> _AIM OF THE EXERCISE_: Between the line containing "ev_v = 1'b0; ev = '0; flush = 1'b0;" and the line containing "t_waddr = in_item.task_id;" lies a run of lines; give that run again exactly, with both of those lines, and nothing else from the entries below.

> _INFORMATION SUPPLIED_:
File: src/fqts_pkg.sv
// Package for the feedback queue task scheduler: sizes, codes and beat types.
// Used by fqts_emit and the scheduler top level; no dependencies of its own.
package fqts_pkg;

  localparam int TASKS      = 16;
  localparam int LEVELS     = 4;
  localparam int TASK_W     = 4;
  localparam int LEVEL_W    = 2;
  localparam int FIFO_DEPTH = LEVELS * TASKS;
  localparam int COUNT_W    = 5;

  // Event kinds
  localparam logic [2:0] EV_IDLE      = 3'd0;
  localparam logic [2:0] EV_STARTED   = 3'd1;
  localparam logic [2:0] EV_RESUMED   = 3'd2;
  localparam logic [2:0] EV_RUNNING   = 3'd3;
  localparam logic [2:0] EV_FINISHED  = 3'd4;
  localparam logic [2:0] EV_SUSPENDED = 3'd5;
  localparam logic [2:0] EV_TIMEOUT   = 3'd6;

  // Request types
  localparam logic REQ_TICK   = 1'b0;
  localparam logic REQ_ARRIVE = 1'b1;

  // Configuration register indexes
  localparam logic CFG_TIMEOUT    = 1'b0;
  localparam logic CFG_KILL_LEVEL = 1'b1;

  localparam logic [15:0] TIMEOUT_RESET    = 16'd20;
  localparam logic [2:0]  KILL_LEVEL_RESET = 3'd3;

  typedef struct packed {
    logic        req_type;
    logic [3:0]  task_id;
    logic [3:0]  task_priority;
    logic [15:0] burst_time;
  } in_t;

  typedef struct packed {
    logic [2:0]  event_kind;
    logic [3:0]  event_task;
    logic [1:0]  event_priority;
    logic [15:0] event_remaining;
    logic [15:0] event_time;
    logic        last;
  } out_t;

  typedef struct packed {
    logic [LEVEL_W-1:0] lvl;
    logic [15:0]        rem;
    logic               begun;
    logic [15:0]        stamp;
  } task_rec_t;

endpackage

File: src/fqts_ram.sv
// Generic single write, single read RAM with registered read data.
// No dependencies.
module fqts_ram #(
  parameter int WIDTH = 8,
  parameter int DEPTH = 16
) (
  input  logic                     clk,
  input  logic                     we,
  input  logic [$clog2(DEPTH)-1:0] waddr,
  input  logic [WIDTH-1:0]         wdata,
  input  logic                     re,
  input  logic [$clog2(DEPTH)-1:0] raddr,
  output logic [WIDTH-1:0]         rdata
);

  logic [WIDTH-1:0] mem [DEPTH];

  // Write port
  always_ff @(posedge clk) begin
    if (we) begin
      mem[waddr] <= wdata;
    end
  end

  // Registered read, held when not reading
  always_ff @(posedge clk) begin
    if (re) begin
      rdata <= mem[raddr];
    end
  end

endmodule

File: src/fqts_emit.sv
// Result staging for the scheduler: holds one event back so the final beat of
// a tick can carry last. Depends on fqts_pkg.
module fqts_emit (
  input  logic          clk,
  input  logic          rst_n,
  input  logic          ev_valid,
  input  fqts_pkg::out_t ev_item,
  input  logic          flush,
  input  logic [15:0]   flush_time,
  output logic          out_valid,
  output fqts_pkg::out_t out_item
);

  logic           pend_v_r, pend_v_nxt;
  fqts_pkg::out_t pend_r, pend_nxt;
  logic           out_valid_r, out_valid_nxt;
  fqts_pkg::out_t out_r, out_nxt;

  // Release the held event when a newer one shows up or the tick ends
  always_comb begin
    pend_v_nxt    = pend_v_r;
    pend_nxt      = pend_r;
    out_valid_nxt = 1'b0;
    out_nxt       = out_r;
    if (ev_valid) begin
      if (pend_v_r) begin
        out_valid_nxt = 1'b1;
        out_nxt       = pend_r;
        out_nxt.last  = 1'b0;
      end
      pend_v_nxt = 1'b1;
      pend_nxt   = ev_item;
    end else if (flush) begin
      out_valid_nxt = 1'b1;
      if (pend_v_r) begin
        out_nxt = pend_r;
      end else begin
        out_nxt                 = '0;
        out_nxt.event_kind      = fqts_pkg::EV_IDLE;
        out_nxt.event_time      = flush_time;
      end
      out_nxt.last = 1'b1;
      pend_v_nxt   = 1'b0;
    end
  end

  always_ff @(posedge clk) begin
    if (!rst_n) begin
      pend_v_r    <= 1'b0;
      out_valid_r <= 1'b0;
    end else begin
      pend_v_r    <= pend_v_nxt;
      out_valid_r <= out_valid_nxt;
    end
    pend_r <= pend_nxt;
    out_r  <= out_nxt;
  end

  assign out_valid = out_valid_r;
  assign out_item  = out_r;

  a_flush_clears: assert property (@(posedge clk) disable iff (!rst_n)
    flush && !ev_valid |=> !pend_v_r) else $error("held event survived tick end");
  a_last_beat: assert property (@(posedge clk) disable iff (!rst_n)
    out_valid_r && out_r.last |-> !pend_v_r) else $error("last beat with event held");
  a_ev_no_flush: assert property (@(posedge clk) disable iff (!rst_n)
    ev_valid |=> !(out_valid_r && out_r.last)) else $error("last set on a non-final beat");

endmodule

File: src/feedback_queue_task_scheduler.sv
// Multilevel feedback queue scheduler top level: sequencer, task and queue RAMs.
// Depends on fqts_pkg, fqts_ram and fqts_emit.
//
// Usage: drive in_item and raise start while busy is low. An arrival beat is
// taken in the idle state and gives no result; busy stays low. A tick beat raises
// busy and walks the scheduler: pick, run one unit, finish or demote, then
// check all 16 task slots for timeouts. Each result appears on out_item for
// one cycle with out_valid high; the final beat of a tick has last set, and a
// tick with no event gives one idle beat. The receiver cannot hold results off.
// Sequence: a tick picks, runs and settles the holder, then walks the task
// slots for timeouts, reading only slots that have arrived, and closes; the
// last beat, registered in fqts_emit, appears as busy falls. Each removal
// walks its level queue entry by entry (read, then shift), and a demoted task
// is then requeued at the tail. The single read port of the queue RAM sets
// the removal cost.
// Configuration: cfg_we writes timeout_ticks (index 0) or kill_level_below
// (index 1) from cfg_data; write only while busy is low.
// Reset: synchronous rst_n clears time, counts, arrival marks and holder; the
// RAMs need no clearing since entries are only read after being written.
module feedback_queue_task_scheduler (
  input  logic           clk,
  input  logic           rst_n,
  input  logic           start,
  output logic           busy,
  input  fqts_pkg::in_t  in_item,
  output logic           out_valid,
  output fqts_pkg::out_t out_item,
  input  logic           cfg_we,
  input  logic           cfg_index,
  input  logic [15:0]    cfg_data
);

  localparam logic [3:0] S_IDLE  = 4'd0;
  localparam logic [3:0] S_SEL   = 4'd1;
  localparam logic [3:0] S_HCHK  = 4'd2;
  localparam logic [3:0] S_HFIFO = 4'd3;
  localparam logic [3:0] S_RUN   = 4'd4;
  localparam logic [3:0] S_POST  = 4'd5;
  localparam logic [3:0] S_PUSH  = 4'd6;
  localparam logic [3:0] S_TORD  = 4'd7;
  localparam logic [3:0] S_TOCHK = 4'd8;
  localparam logic [3:0] S_TONXT = 4'd9;
  localparam logic [3:0] S_RMRD  = 4'd10;
  localparam logic [3:0] S_RMCHK = 4'd11;
  localparam logic [3:0] S_END   = 4'd12;

  localparam int FA_W = $clog2(fqts_pkg::FIFO_DEPTH);
  localparam int TR_W = $bits(fqts_pkg::task_rec_t);

  logic [3:0]  state_r, state_nxt;
  logic [15:0] time_r, time_nxt;
  logic [15:0] to_r, to_nxt;
  logic [2:0]  klb_r, klb_nxt;
  logic [fqts_pkg::TASKS-1:0] arrived_r, arrived_nxt;
  logic [fqts_pkg::COUNT_W-1:0] count_r [fqts_pkg::LEVELS];
  logic [fqts_pkg::COUNT_W-1:0] count_nxt [fqts_pkg::LEVELS];
  logic [3:0]  holder_r, holder_nxt;
  logic        holder_v_r, holder_v_nxt;
  logic [3:0]  prior_r, prior_nxt;
  logic        prior_v_r, prior_v_nxt;
  fqts_pkg::task_rec_t cur_r, cur_nxt;
  logic [3:0]  k_r, k_nxt;
  logic [1:0]  rm_lvl_r, rm_lvl_nxt;
  logic [3:0]  rm_task_r, rm_task_nxt;
  logic [3:0]  rm_j_r, rm_j_nxt;
  logic        rm_found_r, rm_found_nxt;
  logic [3:0]  rm_ret_r, rm_ret_nxt;
  logic [1:0]  push_lvl_r, push_lvl_nxt;

  // RAM ports
  logic                t_we, t_re;
  logic [3:0]          t_waddr, t_raddr;
  fqts_pkg::task_rec_t t_wdata, t_q;
  logic [TR_W-1:0]     t_q_raw;
  logic                f_we, f_re;
  logic [FA_W-1:0]     f_waddr, f_raddr;
  logic [3:0]          f_wdata, f_q;

  // Event staging
  logic           ev_v, flush;
  fqts_pkg::out_t ev;

  logic        accept;
  logic [1:0]  arr_lvl;
  logic        any_level;
  logic [1:0]  top_level;
  logic [15:0] passed;
  logic        kill;
  logic [1:0]  dem_lvl;

  assign accept = start && !busy;
  assign busy   = (state_r != S_IDLE);
  assign t_q    = fqts_pkg::task_rec_t'(t_q_raw);

  // Clamp arrival level to the lowest level
  assign arr_lvl = (in_item.task_priority[3:2] != 2'd0) ?
                   2'(fqts_pkg::LEVELS - 1) : in_item.task_priority[1:0];

  // Highest non-empty level
  always_comb begin
    any_level = 1'b0;
    top_level = '0;
    for (int p = fqts_pkg::LEVELS - 1; p >= 0; p--) begin
      if (count_r[p] != '0) begin
        any_level = 1'b1;
        top_level = 2'(p);
      end
    end
  end

  assign passed  = time_r - t_q.stamp;
  assign kill    = (t_q.rem != 16'd0) && (passed >= to_r) &&
                   !(t_q.begun && ({1'b0, t_q.lvl} >= klb_r));
  assign dem_lvl = (cur_r.lvl == 2'(fqts_pkg::LEVELS - 1)) ? cur_r.lvl : cur_r.lvl + 2'd1;

  // Sequencer
  always_comb begin
    state_nxt    = state_r;
    time_nxt     = time_r;
    to_nxt       = to_r;
    klb_nxt      = klb_r;
    arrived_nxt  = arrived_r;
    count_nxt    = count_r;
    holder_nxt   = holder_r;
    holder_v_nxt = holder_v_r;
    prior_nxt    = prior_r;
    prior_v_nxt  = prior_v_r;
    cur_nxt      = cur_r;
    k_nxt        = k_r;
    rm_lvl_nxt   = rm_lvl_r;
    rm_task_nxt  = rm_task_r;
    rm_j_nxt     = rm_j_r;
    rm_found_nxt = rm_found_r;
    rm_ret_nxt   = rm_ret_r;
    push_lvl_nxt = push_lvl_r;
    t_we = 1'b0; t_waddr = '0; t_wdata = '0; t_re = 1'b0; t_raddr = '0;
    f_we = 1'b0; f_waddr = '0; f_wdata = '0; f_re = 1'b0; f_raddr = '0;
    ev_v = 1'b0; ev = '0; flush = 1'b0;

    // Configuration writes
    if (cfg_we) begin
      unique case (cfg_index)
        fqts_pkg::CFG_TIMEOUT:    to_nxt  = cfg_data;
        fqts_pkg::CFG_KILL_LEVEL: klb_nxt = cfg_data[2:0];
        default: ;
      endcase
    end

    unique case (state_r)
      S_IDLE: begin
        if (accept) begin
          if (in_item.req_type == fqts_pkg::REQ_ARRIVE) begin
            // Record the task and append it to its level queue
            if (!arrived_r[in_item.task_id]) begin
              arrived_nxt[in_item.task_id] = 1'b1;
              t_we    = 1'b1;
              t_waddr = in_item.task_id;
              t_wdata = '{lvl: arr_lvl, rem: in_item.burst_time, begun: 1'b0,
                          stamp: time_r};
              if (count_r[arr_lvl] < fqts_pkg::COUNT_W'(fqts_pkg::TASKS)) begin
                f_we    = 1'b1;
                f_waddr = {arr_lvl, count_r[arr_lvl][3:0]};
                f_wdata = in_item.task_id;
                count_nxt[arr_lvl] = count_r[arr_lvl] + 1'b1;
              end
            end
          end else begin
            state_nxt = S_SEL;
          end
        end
      end
      S_SEL: begin
        if (holder_v_r) begin
          t_re      = 1'b1;
          t_raddr   = holder_r;
          state_nxt = S_HCHK;
        end else if (any_level) begin
          f_re      = 1'b1;
          f_raddr   = {top_level, 4'd0};
          state_nxt = S_HFIFO;
        end else begin
          state_nxt = S_RUN;
        end
      end
      S_HCHK: begin
        // Keep a level-0 holder with work left, else pick again
        if (t_q.lvl == 2'd0 && t_q.rem != 16'd0) begin
          state_nxt = S_RUN;
        end else begin
          holder_v_nxt = 1'b0;
          state_nxt    = S_SEL;
        end
      end
      S_HFIFO: begin
        holder_nxt   = f_q;
        holder_v_nxt = 1'b1;
        t_re         = 1'b1;
        t_raddr      = f_q;
        state_nxt    = S_RUN;
      end
      S_RUN: begin
        cur_nxt = t_q;
        if (holder_v_r && t_q.rem != 16'd0) begin
          ev_v = 1'b1;
          if (!t_q.begun) begin
            ev.event_kind = fqts_pkg::EV_STARTED;
          end else if (!prior_v_r || prior_r != holder_r) begin
            ev.event_kind = fqts_pkg::EV_RESUMED;
          end else begin
            ev.event_kind = fqts_pkg::EV_RUNNING;
          end
          ev.event_task      = holder_r;
          ev.event_priority  = t_q.lvl;
          ev.event_remaining = t_q.rem;
          ev.event_time      = time_r;
          cur_nxt.rem   = t_q.rem - 16'd1;
          cur_nxt.begun = 1'b1;
          t_we    = 1'b1;
          t_waddr = holder_r;
          t_wdata = cur_nxt;
          prior_nxt   = holder_r;
          prior_v_nxt = 1'b1;
        end
        time_nxt  = time_r + 16'd1;
        k_nxt     = '0;
        state_nxt = holder_v_r ? S_POST : S_TORD;
      end
      S_POST: begin
        rm_lvl_nxt   = cur_r.lvl;
        rm_task_nxt  = holder_r;
        rm_j_nxt     = '0;
        rm_found_nxt = 1'b0;
        if (cur_r.rem == 16'd0) begin
          // Finished: drop from its queue
          ev_v = 1'b1;
          ev.event_kind     = fqts_pkg::EV_FINISHED;
          ev.event_task     = holder_r;
          ev.event_priority = cur_r.lvl;
          ev.event_time     = time_r;
          holder_v_nxt = 1'b0;
          prior_v_nxt  = 1'b0;
          rm_ret_nxt   = S_TORD;
          state_nxt    = S_RMRD;
        end else if (cur_r.lvl != 2'd0) begin
          // Demote and requeue at the tail
          ev_v = 1'b1;
          ev.event_kind      = fqts_pkg::EV_SUSPENDED;
          ev.event_task      = holder_r;
          ev.event_priority  = dem_lvl;
          ev.event_remaining = cur_r.rem;
          ev.event_time      = time_r;
          t_we    = 1'b1;
          t_waddr = holder_r;
          t_wdata = '{lvl: dem_lvl, rem: cur_r.rem, begun: cur_r.begun,
                      stamp: cur_r.stamp};
          holder_v_nxt = 1'b0;
          push_lvl_nxt = dem_lvl;
          rm_ret_nxt   = S_PUSH;
          state_nxt    = S_RMRD;
        end else begin
          state_nxt = S_TORD;
        end
      end
      S_PUSH: begin
        if (count_r[push_lvl_r] < fqts_pkg::COUNT_W'(fqts_pkg::TASKS)) begin
          f_we    = 1'b1;
          f_waddr = {push_lvl_r, count_r[push_lvl_r][3:0]};
          f_wdata = holder_r;
          count_nxt[push_lvl_r] = count_r[push_lvl_r] + 1'b1;
        end
        state_nxt = S_TORD;
      end
      S_TORD: begin
        if (arrived_r[k_r]) begin
          t_re      = 1'b1;
          t_raddr   = k_r;
          state_nxt = S_TOCHK;
        end else begin
          state_nxt = S_TONXT;
        end
      end
      S_TOCHK: begin
        state_nxt = S_TONXT;
        if (kill) begin
          ev_v = 1'b1;
          ev.event_kind      = fqts_pkg::EV_TIMEOUT;
          ev.event_task      = k_r;
          ev.event_priority  = t_q.lvl;
          ev.event_remaining = t_q.rem;
          ev.event_time      = time_r;
          t_we    = 1'b1;
          t_waddr = k_r;
          t_wdata = '{lvl: t_q.lvl, rem: 16'd0, begun: t_q.begun, stamp: t_q.stamp};
          if (holder_v_r && holder_r == k_r) begin
            holder_v_nxt = 1'b0;
          end
          rm_lvl_nxt   = t_q.lvl;
          rm_task_nxt  = k_r;
          rm_j_nxt     = '0;
          rm_found_nxt = 1'b0;
          rm_ret_nxt   = S_TONXT;
          state_nxt    = S_RMRD;
        end
      end
      S_TONXT: begin
        k_nxt     = k_r + 4'd1;
        state_nxt = (k_r == 4'(fqts_pkg::TASKS - 1)) ? S_END : S_TORD;
      end
      S_RMRD: begin
        if ({1'b0, rm_j_r} >= count_r[rm_lvl_r]) begin
          state_nxt = rm_ret_r;
        end else begin
          f_re      = 1'b1;
          f_raddr   = {rm_lvl_r, rm_j_r};
          state_nxt = S_RMCHK;
        end
      end
      S_RMCHK: begin
        // Shift entries behind the match down by one
        if (rm_found_r) begin
          f_we    = 1'b1;
          f_waddr = {rm_lvl_r, rm_j_r - 4'd1};
          f_wdata = f_q;
        end
        rm_found_nxt = rm_found_r || (f_q == rm_task_r);
        if (({1'b0, rm_j_r} + 5'd1) < count_r[rm_lvl_r]) begin
          rm_j_nxt  = rm_j_r + 4'd1;
          state_nxt = S_RMRD;
        end else begin
          if (rm_found_nxt) begin
            count_nxt[rm_lvl_r] = count_r[rm_lvl_r] - 1'b1;
          end
          state_nxt = rm_ret_r;
        end
      end
      S_END: begin
        flush     = 1'b1;
        state_nxt = S_IDLE;
      end
      default: state_nxt = S_IDLE;
    endcase
  end

  always_ff @(posedge clk) begin
    if (!rst_n) begin
      state_r    <= S_IDLE;
      time_r     <= '0;
      to_r       <= fqts_pkg::TIMEOUT_RESET;
      klb_r      <= fqts_pkg::KILL_LEVEL_RESET;
      arrived_r  <= '0;
      for (int p = 0; p < fqts_pkg::LEVELS; p++) begin
        count_r[p] <= '0;
      end
      holder_v_r <= 1'b0;
      prior_v_r  <= 1'b0;
    end else begin
      state_r    <= state_nxt;
      time_r     <= time_nxt;
      to_r       <= to_nxt;
      klb_r      <= klb_nxt;
      arrived_r  <= arrived_nxt;
      count_r    <= count_nxt;
      holder_v_r <= holder_v_nxt;
      prior_v_r  <= prior_v_nxt;
    end
    holder_r   <= holder_nxt;
    prior_r    <= prior_nxt;
    cur_r      <= cur_nxt;
    k_r        <= k_nxt;
    rm_lvl_r   <= rm_lvl_nxt;
    rm_task_r  <= rm_task_nxt;
    rm_j_r     <= rm_j_nxt;
    rm_found_r <= rm_found_nxt;
    rm_ret_r   <= rm_ret_nxt;
    push_lvl_r <= push_lvl_nxt;
  end

  fqts_ram #(.WIDTH(TR_W), .DEPTH(fqts_pkg::TASKS)) u_task_ram (
    .clk   (clk),
    .we    (t_we),
    .waddr (t_waddr),
    .wdata (TR_W'(t_wdata)),
    .re    (t_re),
    .raddr (t_raddr),
    .rdata (t_q_raw)
  );

  fqts_ram #(.WIDTH(fqts_pkg::TASK_W), .DEPTH(fqts_pkg::FIFO_DEPTH)) u_queue_ram (
    .clk   (clk),
    .we    (f_we),
    .waddr (f_waddr),
    .wdata (f_wdata),
    .re    (f_re),
    .raddr (f_raddr),
    .rdata (f_q)
  );

  fqts_emit u_emit (
    .clk        (clk),
    .rst_n      (rst_n),
    .ev_valid   (ev_v),
    .ev_item    (ev),
    .flush      (flush),
    .flush_time (time_r),
    .out_valid  (out_valid),
    .out_item   (out_item)
  );

  a_tick_busy: assert property (@(posedge clk) disable iff (!rst_n)
    accept && in_item.req_type == fqts_pkg::REQ_TICK |=> busy)
    else $error("tick did not start");
  a_last_idle: assert property (@(posedge clk) disable iff (!rst_n)
    out_valid && out_item.last |-> !busy) else $error("last beat while still busy");
  a_queue_bound: assert property (@(posedge clk) disable iff (!rst_n)
    count_r[0] <= 5'd16 && count_r[1] <= 5'd16 &&
    count_r[2] <= 5'd16 && count_r[3] <= 5'd16) else $error("queue overfilled");
  a_no_emit_idle: assert property (@(posedge clk) disable iff (!rst_n)
    !busy |-> !ev_v) else $error("event outside a tick");

endmodule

> _SOLVED PROBLEM_:
    ev_v = 1'b0; ev = '0; flush = 1'b0;

    // Configuration writes
    if (cfg_we) begin
      unique case (cfg_index)
        fqts_pkg::CFG_TIMEOUT:    to_nxt  = cfg_data;
        fqts_pkg::CFG_KILL_LEVEL: klb_nxt = cfg_data[2:0];
        default: ;
      endcase
    end

    unique case (state_r)
      S_IDLE: begin
        if (accept) begin
          if (in_item.req_type == fqts_pkg::REQ_ARRIVE) begin
            // Record the task and append it to its level queue
            if (!arrived_r[in_item.task_id]) begin
              arrived_nxt[in_item.task_id] = 1'b1;
              t_we    = 1'b1;
              t_waddr = in_item.task_id;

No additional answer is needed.